** WHAT NEEDS TO BE DONE **
Transcribe every line of the listing below without any deviation.

<<<<

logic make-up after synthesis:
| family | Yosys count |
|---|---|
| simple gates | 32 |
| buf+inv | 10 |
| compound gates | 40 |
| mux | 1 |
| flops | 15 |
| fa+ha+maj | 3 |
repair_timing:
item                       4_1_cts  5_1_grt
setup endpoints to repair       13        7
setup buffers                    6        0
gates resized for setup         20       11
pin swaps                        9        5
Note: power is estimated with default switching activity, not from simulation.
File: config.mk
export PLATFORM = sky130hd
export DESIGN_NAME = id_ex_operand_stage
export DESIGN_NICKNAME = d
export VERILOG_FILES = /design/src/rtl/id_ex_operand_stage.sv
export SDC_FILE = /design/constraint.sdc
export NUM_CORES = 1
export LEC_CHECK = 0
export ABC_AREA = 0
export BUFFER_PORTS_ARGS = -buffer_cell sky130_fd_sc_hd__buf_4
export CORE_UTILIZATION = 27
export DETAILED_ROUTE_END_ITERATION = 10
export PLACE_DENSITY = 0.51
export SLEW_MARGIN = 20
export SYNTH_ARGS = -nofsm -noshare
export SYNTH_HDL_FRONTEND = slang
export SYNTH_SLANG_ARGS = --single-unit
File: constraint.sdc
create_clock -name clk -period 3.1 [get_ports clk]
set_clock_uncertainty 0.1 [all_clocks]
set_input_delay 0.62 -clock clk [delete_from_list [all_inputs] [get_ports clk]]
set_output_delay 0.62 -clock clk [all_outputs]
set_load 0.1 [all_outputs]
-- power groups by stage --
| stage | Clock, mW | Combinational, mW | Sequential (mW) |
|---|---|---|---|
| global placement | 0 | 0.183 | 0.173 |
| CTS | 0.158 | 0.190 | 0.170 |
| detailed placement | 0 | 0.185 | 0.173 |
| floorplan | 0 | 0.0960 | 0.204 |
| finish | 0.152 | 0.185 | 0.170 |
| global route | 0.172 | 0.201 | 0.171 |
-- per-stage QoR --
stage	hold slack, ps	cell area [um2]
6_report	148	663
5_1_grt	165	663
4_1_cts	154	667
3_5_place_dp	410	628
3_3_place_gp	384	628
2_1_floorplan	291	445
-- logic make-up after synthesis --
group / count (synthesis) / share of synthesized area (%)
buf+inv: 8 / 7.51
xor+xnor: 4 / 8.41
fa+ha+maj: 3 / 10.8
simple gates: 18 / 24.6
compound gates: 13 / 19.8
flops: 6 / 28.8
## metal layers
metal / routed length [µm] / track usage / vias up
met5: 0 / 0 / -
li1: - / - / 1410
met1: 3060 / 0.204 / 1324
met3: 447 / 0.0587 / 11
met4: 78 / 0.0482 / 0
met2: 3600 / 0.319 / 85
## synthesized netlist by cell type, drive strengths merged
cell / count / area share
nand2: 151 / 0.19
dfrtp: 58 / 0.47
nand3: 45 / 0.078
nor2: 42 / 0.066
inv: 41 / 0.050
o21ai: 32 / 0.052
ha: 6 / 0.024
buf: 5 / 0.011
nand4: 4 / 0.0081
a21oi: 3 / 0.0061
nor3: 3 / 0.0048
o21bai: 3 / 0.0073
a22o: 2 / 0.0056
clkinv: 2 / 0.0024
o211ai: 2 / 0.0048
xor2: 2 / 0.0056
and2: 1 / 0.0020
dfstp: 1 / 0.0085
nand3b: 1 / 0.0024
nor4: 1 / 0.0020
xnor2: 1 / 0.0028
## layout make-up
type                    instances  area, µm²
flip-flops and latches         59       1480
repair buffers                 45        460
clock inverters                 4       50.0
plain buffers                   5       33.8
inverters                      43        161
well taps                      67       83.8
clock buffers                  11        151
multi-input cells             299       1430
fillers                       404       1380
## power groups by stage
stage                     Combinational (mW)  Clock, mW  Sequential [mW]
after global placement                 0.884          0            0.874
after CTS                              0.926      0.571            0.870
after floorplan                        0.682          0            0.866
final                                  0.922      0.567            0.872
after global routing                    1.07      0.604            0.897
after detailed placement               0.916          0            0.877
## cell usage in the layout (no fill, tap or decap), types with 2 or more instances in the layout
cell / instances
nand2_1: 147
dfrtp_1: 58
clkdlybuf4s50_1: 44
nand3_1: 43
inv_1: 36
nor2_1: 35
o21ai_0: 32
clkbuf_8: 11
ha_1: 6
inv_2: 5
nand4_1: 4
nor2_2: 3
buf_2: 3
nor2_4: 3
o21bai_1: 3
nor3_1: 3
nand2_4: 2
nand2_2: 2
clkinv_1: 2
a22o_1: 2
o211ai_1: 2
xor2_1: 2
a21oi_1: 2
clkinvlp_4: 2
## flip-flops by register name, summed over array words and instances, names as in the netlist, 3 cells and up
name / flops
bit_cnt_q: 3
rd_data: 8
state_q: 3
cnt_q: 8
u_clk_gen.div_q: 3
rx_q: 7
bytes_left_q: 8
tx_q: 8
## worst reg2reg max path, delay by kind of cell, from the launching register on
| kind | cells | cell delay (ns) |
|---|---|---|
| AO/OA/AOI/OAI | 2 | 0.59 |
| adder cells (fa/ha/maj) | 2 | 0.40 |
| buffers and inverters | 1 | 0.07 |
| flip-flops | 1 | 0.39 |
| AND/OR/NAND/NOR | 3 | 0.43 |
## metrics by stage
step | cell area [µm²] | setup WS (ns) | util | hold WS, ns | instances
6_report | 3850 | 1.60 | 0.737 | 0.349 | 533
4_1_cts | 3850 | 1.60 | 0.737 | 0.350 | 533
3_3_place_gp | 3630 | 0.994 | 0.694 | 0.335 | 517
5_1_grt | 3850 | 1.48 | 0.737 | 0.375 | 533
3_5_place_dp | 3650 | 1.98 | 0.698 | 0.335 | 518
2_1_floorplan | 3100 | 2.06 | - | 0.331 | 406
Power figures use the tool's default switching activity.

>>>>

** ANSWER TO THE PROBLEM **
logic make-up after synthesis:
| family | Yosys count |
|---|---|
| simple gates | 32 |
| buf+inv | 10 |
| compound gates | 40 |
| mux | 1 |
| flops | 15 |
| fa+ha+maj | 3 |
repair_timing:
item                       4_1_cts  5_1_grt
setup endpoints to repair       13        7
setup buffers                    6        0
gates resized for setup         20       11
pin swaps                        9        5
Note: power is estimated with default switching activity, not from simulation.
File: config.mk
export PLATFORM = sky130hd
export DESIGN_NAME = id_ex_operand_stage
export DESIGN_NICKNAME = d
export VERILOG_FILES = /design/src/rtl/id_ex_operand_stage.sv
export SDC_FILE = /design/constraint.sdc
export NUM_CORES = 1
export LEC_CHECK = 0
export ABC_AREA = 0
export BUFFER_PORTS_ARGS = -buffer_cell sky130_fd_sc_hd__buf_4
export CORE_UTILIZATION = 27
export DETAILED_ROUTE_END_ITERATION = 10
export PLACE_DENSITY = 0.51
export SLEW_MARGIN = 20
export SYNTH_ARGS = -nofsm -noshare
export SYNTH_HDL_FRONTEND = slang
export SYNTH_SLANG_ARGS = --single-unit
File: constraint.sdc
create_clock -name clk -period 3.1 [get_ports clk]
set_clock_uncertainty 0.1 [all_clocks]
set_input_delay 0.62 -clock clk [delete_from_list [all_inputs] [get_ports clk]]
set_output_delay 0.62 -clock clk [all_outputs]
set_load 0.1 [all_outputs]
-- power groups by stage --
| stage | Clock, mW | Combinational, mW | Sequential (mW) |
|---|---|---|---|
| global placement | 0 | 0.183 | 0.173 |
| CTS | 0.158 | 0.190 | 0.170 |
| detailed placement | 0 | 0.185 | 0.173 |
| floorplan | 0 | 0.0960 | 0.204 |
| finish | 0.152 | 0.185 | 0.170 |
| global route | 0.172 | 0.201 | 0.171 |
-- per-stage QoR --
stage	hold slack, ps	cell area [um2]
6_report	148	663
5_1_grt	165	663
4_1_cts	154	667
3_5_place_dp	410	628
3_3_place_gp	384	628
2_1_floorplan	291	445
-- logic make-up after synthesis --
group / count (synthesis) / share of synthesized area (%)
buf+inv: 8 / 7.51
xor+xnor: 4 / 8.41
fa+ha+maj: 3 / 10.8
simple gates: 18 / 24.6
compound gates: 13 / 19.8
flops: 6 / 28.8
## metal layers
metal / routed length [µm] / track usage / vias up
met5: 0 / 0 / -
li1: - / - / 1410
met1: 3060 / 0.204 / 1324
met3: 447 / 0.0587 / 11
met4: 78 / 0.0482 / 0
met2: 3600 / 0.319 / 85
## synthesized netlist by cell type, drive strengths merged
cell / count / area share
nand2: 151 / 0.19
dfrtp: 58 / 0.47
nand3: 45 / 0.078
nor2: 42 / 0.066
inv: 41 / 0.050
o21ai: 32 / 0.052
ha: 6 / 0.024
buf: 5 / 0.011
nand4: 4 / 0.0081
a21oi: 3 / 0.0061
nor3: 3 / 0.0048
o21bai: 3 / 0.0073
a22o: 2 / 0.0056
clkinv: 2 / 0.0024
o211ai: 2 / 0.0048
xor2: 2 / 0.0056
and2: 1 / 0.0020
dfstp: 1 / 0.0085
nand3b: 1 / 0.0024
nor4: 1 / 0.0020
xnor2: 1 / 0.0028
## layout make-up
type                    instances  area, µm²
flip-flops and latches         59       1480
repair buffers                 45        460
clock inverters                 4       50.0
plain buffers                   5       33.8
inverters                      43        161
well taps                      67       83.8
clock buffers                  11        151
multi-input cells             299       1430
fillers                       404       1380
## power groups by stage
stage                     Combinational (mW)  Clock, mW  Sequential [mW]
after global placement                 0.884          0            0.874
after CTS                              0.926      0.571            0.870
after floorplan                        0.682          0            0.866
final                                  0.922      0.567            0.872
after global routing                    1.07      0.604            0.897
after detailed placement               0.916          0            0.877
## cell usage in the layout (no fill, tap or decap), types with 2 or more instances in the layout
cell / instances
nand2_1: 147
dfrtp_1: 58
clkdlybuf4s50_1: 44
nand3_1: 43
inv_1: 36
nor2_1: 35
o21ai_0: 32
clkbuf_8: 11
ha_1: 6
inv_2: 5
nand4_1: 4
nor2_2: 3
buf_2: 3
nor2_4: 3
o21bai_1: 3
nor3_1: 3
nand2_4: 2
nand2_2: 2
clkinv_1: 2
a22o_1: 2
o211ai_1: 2
xor2_1: 2
a21oi_1: 2
clkinvlp_4: 2
## flip-flops by register name, summed over array words and instances, names as in the netlist, 3 cells and up
name / flops
bit_cnt_q: 3
rd_data: 8
state_q: 3
cnt_q: 8
u_clk_gen.div_q: 3
rx_q: 7
bytes_left_q: 8
tx_q: 8
## worst reg2reg max path, delay by kind of cell, from the launching register on
| kind | cells | cell delay (ns) |
|---|---|---|
| AO/OA/AOI/OAI | 2 | 0.59 |
| adder cells (fa/ha/maj) | 2 | 0.40 |
| buffers and inverters | 1 | 0.07 |
| flip-flops | 1 | 0.39 |
| AND/OR/NAND/NOR | 3 | 0.43 |
## metrics by stage
step | cell area [µm²] | setup WS (ns) | util | hold WS, ns | instances
6_report | 3850 | 1.60 | 0.737 | 0.349 | 533
4_1_cts | 3850 | 1.60 | 0.737 | 0.350 | 533
3_3_place_gp | 3630 | 0.994 | 0.694 | 0.335 | 517
5_1_grt | 3850 | 1.48 | 0.737 | 0.375 | 533
3_5_place_dp | 3650 | 1.98 | 0.698 | 0.335 | 518
2_1_floorplan | 3100 | 2.06 | - | 0.331 | 406
Power figures use the tool's default switching activity.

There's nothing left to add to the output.